Square co-founder Jim McKelvey is behind SixThirty, and many of the companies which applied say his involvement was what most excited them about the program.
SixThirty gives $100,000 to four financial-service startups each fall and spring, to help them grow and gain their footing in the national marketplace.
“Small companies can have a great idea, a great team, but they can’t get their product to the market without access to the rails. Those rails are usually controlled by banks, insurance companies, credit card networks,” McKelvey told KMOX at the announcement on Wednesday.
He said a major benefit of the program is that the start-ups involved get access to the large number of financial companies based in St. Louis, including Wells Fargo Advisors, Edward Jones, Stifel, and CitiMortgage.

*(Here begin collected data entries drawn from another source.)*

From an optimization exercise on the open Yosys and OpenROAD flow, aimed at small area, a short achievable clock period and few clock cycles; shortcuts taken in it are not production practice. The RTL was checked by simulation tests, not by an equivalence proof against the original design.

<file path="config.mk">
export PLATFORM = sky130hd
export DESIGN_NAME = duck_core
export DESIGN_NICKNAME = duck_core
export VERILOG_FILES = /design/flow/design.v
export SDC_FILE = /design/flow/constraint.sdc
export NUM_CORES = 4
export LEC_CHECK = 0
export CAP_MARGIN = 20
export CORE_MARGIN = 2
export CORE_UTILIZATION = 40
export PLACE_DENSITY = 0.6
export SLEW_MARGIN = 20
</file>
<file path="constraint.sdc">
create_clock -name core_clock -period 22.0 [get_ports {clk}]
set_input_delay 4.4000 -clock core_clock [delete_from_list [all_inputs] [get_ports {clk}]]
set_output_delay 4.4000 -clock core_clock [all_outputs]
set_load 0.01 [all_outputs]
</file>
<file path="design.v">
module duck_alu (
    input  wire [33:0] a,         
    input  wire [33:0] b,         
    input  wire [33:0] c,         
    input  wire        cin,
    input  wire        force_v,
    output wire [33:0] sum,
    output wire        ovf,
    output wire [31:0] result,
    output wire [3:0]  flag       
);
    assign sum = a + b + c + {33'd0, cin};
    assign ovf = force_v | ~((sum[33:31] == 3'b000) | (sum[33:31] == 3'b111));
    assign result = ovf ? 32'd0 : sum[31:0];
    assign flag = ovf ? 4'b1000 :
                  sum[31] ? 4'b0001 :
                  (sum[31:0] == 32'd0) ? 4'b0010 : 4'b0100;
endmodule
module duck_div (
    input  wire        clk,
    input  wire        rst,
    input  wire        start,
    input  wire        is_div,
    input  wire [32:0] in1,
    input  wire [32:0] in2,
    input  wire        fin_ack,    
    output wire        idle,
    output wire        fin,
    output wire [32:0] mag,
    output wire        neg,
    output wire        ovf
);
    localparam S_IDLE = 2'd0, S_PREP = 2'd1, S_ITER = 2'd2, S_FIN = 2'd3;
    reg  [1:0]  st;
    reg         dv;         
    reg         ng;         
    reg         ov;         
    reg         mhi;        
    reg  [3:0]  cnt;        
    reg  [32:0] ra;         
    reg  [32:0] rb;         
    reg  [32:0] rc;         
    assign idle = (st == S_IDLE);
    assign fin  = (st == S_FIN);
    assign mag  = rc;
    assign neg  = ng;
    assign ovf  = ov;
    wire [32:0] a_abs = ra[32] ? (~ra + 33'd1) : ra;
    wire [32:0] b_abs = rb[32] ? (~rb + 33'd1) : rb;
    wire        a_lt_b = (a_abs < b_abs);
    function [5:0] msb;
        input [32:0] v;
        integer k;
        begin
            msb = 6'd0;
            for (k = 0; k < 33; k = k + 1)
                if (v[k]) msb = k[5:0];
        end
    endfunction
    wire [5:0]  sh0   = msb(a_abs) - msb(b_abs);
    wire [5:0]  sh    = sh0 | 6'd1;                
    wire [32:0] b_al  = b_abs << sh[4:0];
    wire [3:0]  d     = rb[3:0];
    wire [36:0] pp    = ({37{d[0]}} & {4'd0, ra}) +
                        ({37{d[1]}} & {3'd0, ra, 1'b0}) +
                        ({37{d[2]}} & {2'd0, ra, 2'd0}) +
                        ({37{d[3]}} & {1'd0, ra, 3'd0});
    wire [37:0] acc   = {5'd0, rc} + {1'b0, pp};
    wire [32:0] rb_n  = {4'd0, rb[32:4]};
    wire [33:0] t1 = {1'b0, ra} - {1'b0, rb};
    wire        q1 = ~t1[33];
    wire [32:0] r1 = q1 ? t1[32:0] : ra;
    wire [32:0] b1 = {1'b0, rb[32:1]};
    wire [33:0] t2 = {1'b0, r1} - {1'b0, b1};
    wire        q2 = ~t2[33];
    wire [32:0] r2 = q2 ? t2[32:0] : r1;
    always @(posedge clk) begin
        if (rst) begin
            st  <= S_IDLE;
            dv  <= 1'b0;
            ng  <= 1'b0;
            ov  <= 1'b0;
            mhi <= 1'b0;
            cnt <= 4'd0;
            ra  <= 33'd0;
            rb  <= 33'd0;
            rc  <= 33'd0;
        end else begin
            case (st)
                S_IDLE: begin
                    if (start) begin
                        st <= S_PREP;
                        dv <= is_div;
                        ra <= in1;
                        rb <= in2;
                    end
                end
                S_PREP: begin
                    ng  <= ra[32] ^ rb[32];
                    ov  <= 1'b0;
                    mhi <= 1'b0;
                    rc  <= 33'd0;
                    if (!dv) begin
                        ra <= a_lt_b ? b_abs : a_abs;
                        rb <= a_lt_b ? a_abs : b_abs;
                        st <= ((a_lt_b ? a_abs : b_abs) == 33'd0) ? S_FIN : S_ITER;
                    end else begin
                        ra  <= a_abs;
                        rb  <= b_al;
                        cnt <= sh[4:1];
                        if (b_abs == 33'd0) begin
                            ov <= 1'b1;
                            st <= S_FIN;
                        end else if (a_lt_b) begin
                            st <= S_FIN;
                        end else begin
                            st <= S_ITER;
                        end
                    end
                end
                S_ITER: begin
                    if (!dv) begin
                        rc  <= acc[32:0];
                        ov  <= ov | (acc[37:33] != 5'd0) | (mhi & (d != 4'd0));
                        mhi <= mhi | (ra[32:29] != 4'd0);
                        ra  <= {ra[28:0], 4'd0};
                        rb  <= rb_n;
                        if (rb_n == 33'd0) st <= S_FIN;
                    end else begin
                        ra  <= r2;
                        rb  <= {2'd0, rb[32:2]};
                        rc  <= {rc[30:0], q1, q2};
                        cnt <= cnt - 4'd1;
                        if (cnt == 4'd0) st <= S_FIN;
                    end
                end
                S_FIN: begin
                    if (fin_ack) st <= S_IDLE;
                end
            endcase
        end
    end
endmodule
module duck_core (
    input  wire        clk,
    input  wire        rst,           
    input  wire        start,         
    input  wire [31:0] start_addr,
    output reg         mem_en,
    output reg         mem_we,
    output reg  [9:0]  mem_addr,
    output reg  [31:0] mem_wdata,
    input  wire [31:0] mem_rdata,
    output wire        trace_valid,
    output wire [31:0] trace_pc,
    output wire [31:0] trace_word,
    output wire [1:0]  state,         
    output wire [3:0]  cond,
    output wire [2:0]  fault_cause,
    output wire [31:0] fault_addr,
    output wire [31:0] fault_word,
    input  wire [3:0]  dbg_raddr,
    output wire [31:0] dbg_rdata
);
    localparam OP_HALT = 6'd0, OP_LOAD = 6'd1, OP_STORE = 6'd2, OP_ADD = 6'd3,
               OP_SUB  = 6'd5, OP_MUL  = 6'd6, OP_DIV   = 6'd7;
    localparam ST_RUN = 2'd0, ST_HALT = 2'd1, ST_FAULT = 2'd2;
    reg  [1:0]  st;
    reg  [31:0] pc;           
    reg  [31:0] regs [1:14];
    reg  [3:0]  cond_q;
    reg  [31:0] ir;
    reg         irv;          
    reg         ifv;          
    reg  [9:0]  ifa;          
    reg         lwb;          
    reg         lredo;        
    reg         swb;          
    reg  [3:0]  ls_rt;
    reg  [31:0] res_q;        
    reg         ls_oor;       
    reg  [2:0]  fcause;
    wire running = (st == ST_RUN);
    wire [5:0] op   = ir[31:26];
    wire [3:0] pred = ir[25:22];
    wire [3:0] rt   = ir[21:18];
    wire [3:0] rs1  = ir[17:14];
    wire [3:0] rs2  = ir[13:10];
    wire [9:0] off  = ir[9:0];
    wire legal  = (op <= 6'd3) || (op == OP_SUB) || (op == OP_MUL) || (op == OP_DIV);
    wire pass   = |(cond_q & pred);
    wire is_ld  = (op == OP_LOAD);
    wire is_st  = (op == OP_STORE);
    wire is_sub = (op == OP_SUB);
    wire is_hlt = (op == OP_HALT);
    wire is_md  = (op == OP_MUL) || (op == OP_DIV);
    wire rt_reg = (rt != 4'd0) && (rt != 4'd15);
    wire [3:0] ra_idx = running ? rs1 : dbg_raddr;
    reg  [31:0] x1, x2;
    always @(*) begin
        case (ra_idx)
            4'd0:    x1 = 32'd0;
            4'd15:   x1 = pc;
            default: x1 = regs[ra_idx];
        endcase
        case (rs2)
            4'd0:    x2 = 32'd0;
            4'd15:   x2 = pc;
            default: x2 = regs[rs2];
        endcase
    end
    assign dbg_rdata = x1;
    wire lwb_rd  = pass && (ls_rt != 4'd0) && ((rs1 == ls_rt) || (rs2 == ls_rt));
    wire ex_wr   = pass && rt_reg && !is_ld && !is_md;
    wire sq_ir   = swb && (pc[9:0] == res_q[9:0]);
    wire sq_if   = swb && (ifa == res_q[9:0]);
    wire hold    = (lwb && (lredo || ls_oor || (ls_rt == 4'd15) || lwb_rd || ex_wr)) ||
                   (swb && (ls_oor || sq_ir || (is_ld && pass)));
    wire md_idle, md_fin, md_neg, md_ovf;
    wire [32:0] md_mag;
    wire issue    = running && irv && md_idle && !hold;
    wire fire     = issue && legal;
    wire ex_pass  = fire && pass;
    wire md_start = ex_pass && is_md;
    wire fin      = running && md_fin;
    wire complete = (fire && !(pass && is_md)) || fin;
    wire use_alu  = (ex_pass && !is_md) || fin;
    wire        a_on  = !fin && !is_hlt && !is_md;
    wire        c_on  = !fin && !is_hlt;
    wire        sub   = fin ? md_neg : is_sub;
    wire [33:0] bval  = fin ? {1'b0, md_mag} : is_hlt ? 34'd0 : {{2{x2[31]}}, x2};
    wire [33:0] cval0 = {{24{off[9]}}, off};
    wire [33:0] alu_a = a_on ? {{2{x1[31]}}, x1} : 34'd0;
    wire [33:0] alu_b = sub ? ~bval : bval;
    wire [33:0] alu_c = c_on ? (sub ? (~cval0 + 34'd1) : cval0) : 34'd0;
    wire [33:0] sum;
    wire        alu_ovf;
    wire [31:0] alu_res;
    wire [3:0]  alu_flag;
    duck_alu u_alu (
        .a       (alu_a),
        .b       (alu_b),
        .c       (alu_c),
        .cin     (sub),
        .force_v (fin && md_ovf),
        .sum     (sum),
        .ovf     (alu_ovf),
        .result  (alu_res),
        .flag    (alu_flag)
    );
    duck_div u_md (
        .clk     (clk),
        .rst     (rst),
        .start   (md_start),
        .is_div  (op == OP_DIV),
        .in1     ({x1[31], x1}),
        .in2     (sum[32:0]),
        .fin_ack (fin),
        .idle    (md_idle),
        .fin     (md_fin),
        .mag     (md_mag),
        .neg     (md_neg),
        .ovf     (md_ovf)
    );
    wire        wr_pc   = use_alu && (rt == 4'd15);
    wire [31:0] pc_inc  = pc + 32'd1;
    wire [31:0] pc_next = wr_pc ? (alu_res + 32'd1) : pc_inc;
    wire        lwb15   = lwb && !lredo && !ls_oor && (ls_rt == 4'd15);
    wire [31:0] pc_new  = complete ? pc_next : lwb15 ? mem_rdata : pc;
    wire        keep_ir = irv && !complete && !sq_ir && !lwb15;
    wire        accept  = ifv && !sq_if && (ifa == pc_new[9:0]) &&
                          (pc_new[31:10] == 22'd0) && !lwb15;
    wire f_ls    = running && (lwb || swb) && ls_oor && !lredo;
    wire f_fetch = running && !irv && (pc[31:10] != 22'd0) && !f_ls &&
                   !(lwb && (lredo || ls_rt == 4'd15));
    wire f_dec   = issue && !legal;
    wire [9:0] fa_base = irv ? pc_inc[9:0] : pc[9:0];
    wire       m_next  = ifv && !sq_if && (ifa == fa_base);
    wire [9:0] seq_addr = fa_base + {9'd0, m_next && (!irv || complete)};
    wire [9:0] jmp_addr = sum[9:0] + 10'd1;
    reg        fetch;
    always @(*) begin
        mem_en    = 1'b0;
        mem_we    = 1'b0;
        mem_addr  = seq_addr;
        mem_wdata = (ls_rt == 4'd0) ? 32'd0 : (ls_rt == 4'd15) ? pc : res_q;
        fetch     = 1'b0;
        if (running) begin
            if (swb) begin
                mem_en   = !ls_oor;
                mem_we   = 1'b1;
                mem_addr = res_q[9:0];
            end else if (lwb && lredo) begin
                mem_en   = 1'b1;
                mem_addr = res_q[9:0];
            end else if (ex_pass && is_ld) begin
                mem_en   = 1'b1;
                mem_addr = sum[9:0];
            end else if (wr_pc && !is_ld && !is_st) begin
                mem_en   = 1'b1;
                mem_addr = jmp_addr;
                fetch    = 1'b1;
            end else begin
                mem_en   = 1'b1;
                fetch    = 1'b1;
            end
        end
    end
    assign state       = st;
    assign cond        = cond_q;
    assign trace_valid = fire;
    assign trace_pc    = pc;
    assign trace_word  = ir;
    assign fault_cause = (st == ST_FAULT) ? fcause : 3'd0;
    assign fault_addr  = (st != ST_FAULT) ? 32'd0 :
                         fcause[2] || (fcause == 3'd3) ? res_q : pc;
    assign fault_word  = (st == ST_FAULT && fcause == 3'd1) ? ir : 32'd0;
    wire        w_lwb  = lwb && !lredo && rt_of_lwb;
    wire        rt_of_lwb = (ls_rt != 4'd0) && (ls_rt != 4'd15);
    wire        w_ex   = use_alu && rt_reg && !(ex_pass && is_ld);
    wire [3:0]  w_idx  = lwb ? ls_rt : rt;
    wire [31:0] w_data = !lwb ? alu_res : ls_oor ? res_q : mem_rdata;
    integer i;
    always @(posedge clk) begin
        if (rst) begin
            for (i = 1; i <= 14; i = i + 1)
                regs[i] <= 32'd0;
        end else if (running && (w_lwb || w_ex)) begin
            regs[w_idx] <= w_data;
        end
    end
    always @(posedge clk) begin
        if (rst) begin
            st     <= ST_RUN;
            pc     <= 32'd0;
            cond_q <= 4'b1111;
            ir     <= 32'd0;
            irv    <= 1'b0;
            ifv    <= 1'b0;
            ifa    <= 10'd0;
            lwb    <= 1'b0;
            lredo  <= 1'b0;
            swb    <= 1'b0;
            ls_rt  <= 4'd0;
            res_q  <= 32'd0;
            ls_oor <= 1'b0;
            fcause <= 3'd0;
        end else if (running) begin
            ifv <= fetch;
            ifa <= mem_addr;
            if (f_ls) begin
                st     <= ST_FAULT;
                fcause <= lwb ? 3'd3 : 3'd4;
                lwb    <= 1'b0;
                swb    <= 1'b0;
            end else if (f_fetch) begin
                st     <= ST_FAULT;
                fcause <= 3'd2;
                lwb    <= 1'b0;
                swb    <= 1'b0;
            end else if (f_dec) begin
                st     <= ST_FAULT;
                fcause <= 3'd1;
                lwb    <= 1'b0;
                swb    <= 1'b0;
            end else begin
                if (lwb && lredo) begin
                    lredo <= 1'b0;
                end else begin
                    lwb <= 1'b0;
                end
                swb <= 1'b0;
                if (lwb15)
                    pc <= mem_rdata;
                if (use_alu)
                    cond_q <= alu_flag;
                if (complete)
                    pc <= pc_next;
                if (ex_pass && (is_ld || is_st)) begin
                    lwb    <= is_ld;
                    lredo  <= is_ld && alu_ovf;
                    swb    <= is_st;
                    ls_rt  <= rt;
                    res_q  <= alu_res;
                    ls_oor <= (alu_res[31:10] != 22'd0);
                end
                if (ex_pass && is_hlt)
                    st <= ST_HALT;
                if (!keep_ir) begin
                    ir  <= mem_rdata;
                    irv <= accept;
                end
            end
        end else if (st == ST_HALT) begin
            ifv <= 1'b0;
            irv <= 1'b0;
            if (start) begin
                st <= ST_RUN;
                pc <= start_addr;
            end
        end
    end
endmodule
</file>
<file path="run.sh">
#!/bin/bash
# synth_recipe.tcl (not shown) runs the flow's synth.tcl, then flattens the netlist and writes it again
# the make line also repeats each setting of config.mk as NAME=value (left out here)
make -C /OpenROAD-flow-scripts/flow DESIGN_CONFIG=/design/flow/config.mk WORK_HOME=/design/flow/orfs CLKGATE_MAP_FILE= SYNTH_SCRIPT=/design/flow/synth_recipe.tcl finish
</file>
==> run summary <==
layout make-up:
class / instances / area [sq um] / share of cell area (%)
antenna: 14 / 35.0 / 0.0503
clock buffer: 110 / 2350 / 3.37
clock inverter: 56 / 866 / 1.24
inverter: 319 / 1200 / 1.72
multi-input combinational: 5576 / 37700 / 54.2
sequential: 750 / 20200 / 28.9
tap: 2030 / 2540 / 3.65
timing repair buffer: 541 / 4810 / 6.90
layer usage:
layer	track usage, %	vias to the layer above
met1	48.3	30398
met5	0	-
met4	21.1	20
li1	-	26461
met3	13.3	1067
met2	54.1	4652
layout by cell type (no fill, tap or decap), types with 40 or more instances in the layout:
cell type / n
a2111oi_0: 40
a211oi_1: 69
a21o_1: 68
a21oi_1: 463
a221oi_1: 49
a22oi_1: 66
a31oi_1: 57
and2_1: 98
buf_4: 255
clkbuf_16: 89
clkdlybuf4s50_1: 283
dfxtp_1: 232
edfxtp_1: 512
fa_1: 101
ha_1: 228
inv_1: 312
mux2_2: 44
mux2i_1: 139
mux4_2: 159
nand2_1: 775
nand2b_1: 42
nand3_1: 141
nand4_1: 41
nor2_1: 950
nor3_1: 262
nor4_1: 63
o211ai_1: 45
o21a_1: 50
o21ai_0: 425
o22ai_1: 275
o31ai_1: 47
or3_1: 47
xnor2_1: 237
xor2_1: 78
state kept, by name, indices dropped and copies added (netlist names), 10 cells and up, named ones only:
signal,count
ifa,10
res_q,32
u_md.rb,33
regs,512
pc,32
u_md.ra,33
u_md.rc,33
ir,32
cell families (layout without fill, tap and decap cells):
group | Yosys count | count (layout) | synth area share (%)
buffers and inverters | 906 | 1026 | 5.66
xor gates and xnor gates | 320 | 320 | 4.63
adders and majority gates | 332 | 332 | 8.06
DFF | 750 | 750 | 33.1
and+or+nand+nor | 2656 | 2656 | 19.6
other | 0 | 14 | 0
muxes | 344 | 344 | 9.02
AOI/OAI and AO/OA | 1924 | 1924 | 20.0
worst max-delay path by stage:
stage / endpoint / slack [ns] / cells after the start
floorplan: mem_addr[8] / 7.69 / 25
global placement: mem_addr[9] / 4.97 / 25
detailed placement: mem_addr[9] / 5.01 / 25
CTS: mem_addr[9] / 4.98 / 25
global route: mem_addr[9] / 4.31 / 26
finish: mem_addr[9] / 4.57 / 25
critical path: stages:
cell             delay (ns)
clkdlybuf4s50_1        0.60
inv_1                  0.15
a31oi_4                0.18
buf_4                  0.52
buf_4                  0.91
o22ai_1                0.22
nor3_1                 0.24
nor3_1                 0.08
o21ai_0                0.96
nand2_1                0.25
fa_1                   0.59
inv_1                  0.06
ha_1                   0.27
a211oi_1               0.60
o21bai_1               0.24
xnor2_1                0.25
or4_1                  0.69
nor3_1                 0.35
o21ai_0                0.12
nand2_1                0.10
o21ai_0                0.10
a21oi_1                0.19
nor2_1                 0.07
a21oi_1                0.14
clkdlybuf4s50_1        0.61
==> results.json <==
{
  "synth_common_cells": "nor2_1, nand2_1, edfxtp_1",
  "hold_depth": 2,
  "status": "timing/DRC/antenna clean",
  "routed_via_density": 6.66,
  "holdPathEnd": "u_md.mhi",
  "critPathMaxFanout": 81,
  "globalplace.congestion": 1.03,
  "die_h_um": 394,
  "fin_nets": 7679,
  "clockBufferDepth": 3,
  "cp.required_ns": 17.60,
  "ant_nets": 0,
  "dpl.hpwl_um": 213000,
  "wl_met3_um": 43400,
  "antenna_found_initial": 22,
  "hold_class": "reg -> reg",
  "cap_viol_max_count": 0,
  "top_layer": "met5",
  "cts.sinks": 750,
  "place_ws_ns": 5.01,
  "fin_crit_ns": 17.43,
  "final_cells": 9396,
  "syn_inst": 7232,
  "grt.total_usage_pct": 37.4,
  "min_period_over_period_pct": 79.2,
  "fin_ws_ns": 4.57,
  "wl_met1_um": 113000,
  "synth_edf_count": 512,
  "post_synth.cell_area_avg_sq_um": 8.42,
  "ys_types": 104,
  "first_global_vias": 58349,
  "core_area_sq_um": 152000,
  "cts_resized": 0,
  "post_cts.repair.setup_buffers": 0,
  "r2r_setup_slack_ns": 8.80,
  "fin_tns_setup_ns": 0,
  "synth_fp_nets": 7634,
  "dr.pass1.iters": 9,
  "nFillCells": 14807,
  "synth-seq-area-share_pct": 33.1,
  "drc": 0,
  "dpl_cell_area_sq_um": 66400,
  "root_buffer": "clkbuf_16",
  "yosys.area.top_type": "edfxtp_1",
  "wl_per_cell_um": 32.1,
  "rows": 143,
  "skew_ns": 0.0991,
  "critPathLaunchType": "input port",
  "max_slew_margin_pct": 15.4,
  "rr_worst_depth": 38,
  "critical_path_class": "in -> out",
  "hold_slack_ns": 0.485,
  "grt_pass1_wl_um": 425000,
  "synthTopCellsByArea": "edfxtp_1, dfxtp_1, nor2_1",
  "dr_total_vias": 62598,
  "reg2reg_to": "irv",
  "dr_wl_met2_um": 125000,
  "ys_ff_latch": 750,
  "setup_violations": 0,
  "htree_levels": 3,
  "max_freq_ghz": 0.0574,
  "cts_buffers": 89,
  "synth_top_flop_cell": "edfxtp_1",
  "netlist_area_sq_um": 60900,
  "tightest_slew_ns": 1.26,
  "regToRegStartpoint": "st[1]",
  "fin_area_sq_um": 69700,
  "rsz0062_at_grt": "false",
  "hold_start": "u_md.mhi",
  "area_delta_synth_final_pct": 14.4,
  "insertion_delay_ns": 0.78,
  "wirelength_um": 302000,
  "grt-ovfl-total": 0,
  "drtIter0Drc": 9789,
  "clk_pin_slew_worst_paths_ns": 0.06,
  "die-area_sq_um": 155000,
  "dp.cells": 9215,
  "final_util_pct": 46.0,
  "synth_top_area_share_pct": 25.2,
  "critPathArrivalTime_ns": 13.03,
  "hold_buffers": 0,
  "initial_core_util_pct": 40.2,
  "grt_max_degree": 129,
  "cp-startpoint": "dbg_raddr[1]",
  "hold_viol": 0,
  "ios": 285,
  "cp-end-kind": "output pin",
  "slew_viol_final": 0,
  "cts_tree": "done",
  "portBuffers": 284,
  "yosys_warnings": 2,
  "yosysMostFrequentCell": "nor2_1",
  "drive_gt1_share_pct": 10.0,
  "die_x_um": 394,
  "synthArstFlopShare_pct": 0
}
Testbench counts, summed over its fixed seeds: cycles 101,600.

[what the ideal ports hide]
No port has a modelled driver above. Below, the same layout with a new extraction and two added sets of constraints. Step 1 (the two cells are an assumption about what drives the block):
set clk [get_ports {clk}]
set_driving_cell -lib_cell sky130_fd_sc_hd__clkbuf_16 $clk
set_driving_cell -lib_cell sky130_fd_sc_hd__buf_2 [delete_from_list [all_inputs] $clk]
Step 2 adds t to the input delays and takes it off the output delays; t is the mean of the earliest and latest rising clock arrival at the registers after step 1. Input paths then give back, and output paths get back, about the clock's delay inside the block. Three values: no drivers, after step 1, after step 2; two values: the first two.
t, ns: 0.817
setup WS [ns]: 4.567 / 4.521 / 4.521
latest minus earliest clock arrival (ns): 0.099 / 0.099
worst register clock-pin slew, ns: 0.07 / 0.07
pins driven straight from the clock port: 1
After both steps setup and hold are still met in this run. The setup slack of this run moves by -0.046 ns with the drivers and by -0.046 ns with both steps.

Financial technology companies in the early stages of funding and development were invited to apply for four slots in the accelerator program, which last 16-week beginning Sunday at the T-REx incubator in downtown St. Louis.
The companies that were selected are:
• Hedgeable, a next generation Vanguard, that provides low-cost, risk-managed investment products in response to the financial crisis. Led by Matthew Kane and Michael Kane, the company is based in New York.
• MiiCard, a Digital Identity Verification service that prove ‘you are who you say you are’ entirely online. The company touts that the process only takes about five to ten minutes. Led by James Varga and is based in Scotland.
• Upside, Uses innovative financial science and beautiful UI to help affluent young professionals navigate investments. Led by Juney Ham and Tom Kimberly, the company is based in San Francisco.
• XYverify, a mobile authentication company that enables consumers, merchants and financial institutions to reduce costs and prevent fraud. Led by Elliot Klein, the company is based in New York.
Upside cofounder Tom Kimberly said he has leased a block of lofts at a downtown building and is planning to move his entire staff to St. Louis from the Bay Area for the duration of the accelerator program.
“Silicon Valley is very good at solving Silicon Valley problems, but its not great at solving normal people problems,” Kimberly said.
Mike Kane, the CEO of Hedgeable in New York City, says in addition to the $100,000 in funding, SixThirty was attractive because of access to the “rails,” or the financial companies based here.
“There are just a lot of different kinds of banks out here,” he said, “That’s really what got us so excited about the program because we sell directly into those companies now. So it eliminate the need for us to be flying back and forth to St. Louis.”
SixThirty, by the way, is named after the height and width of the Gateway Arch.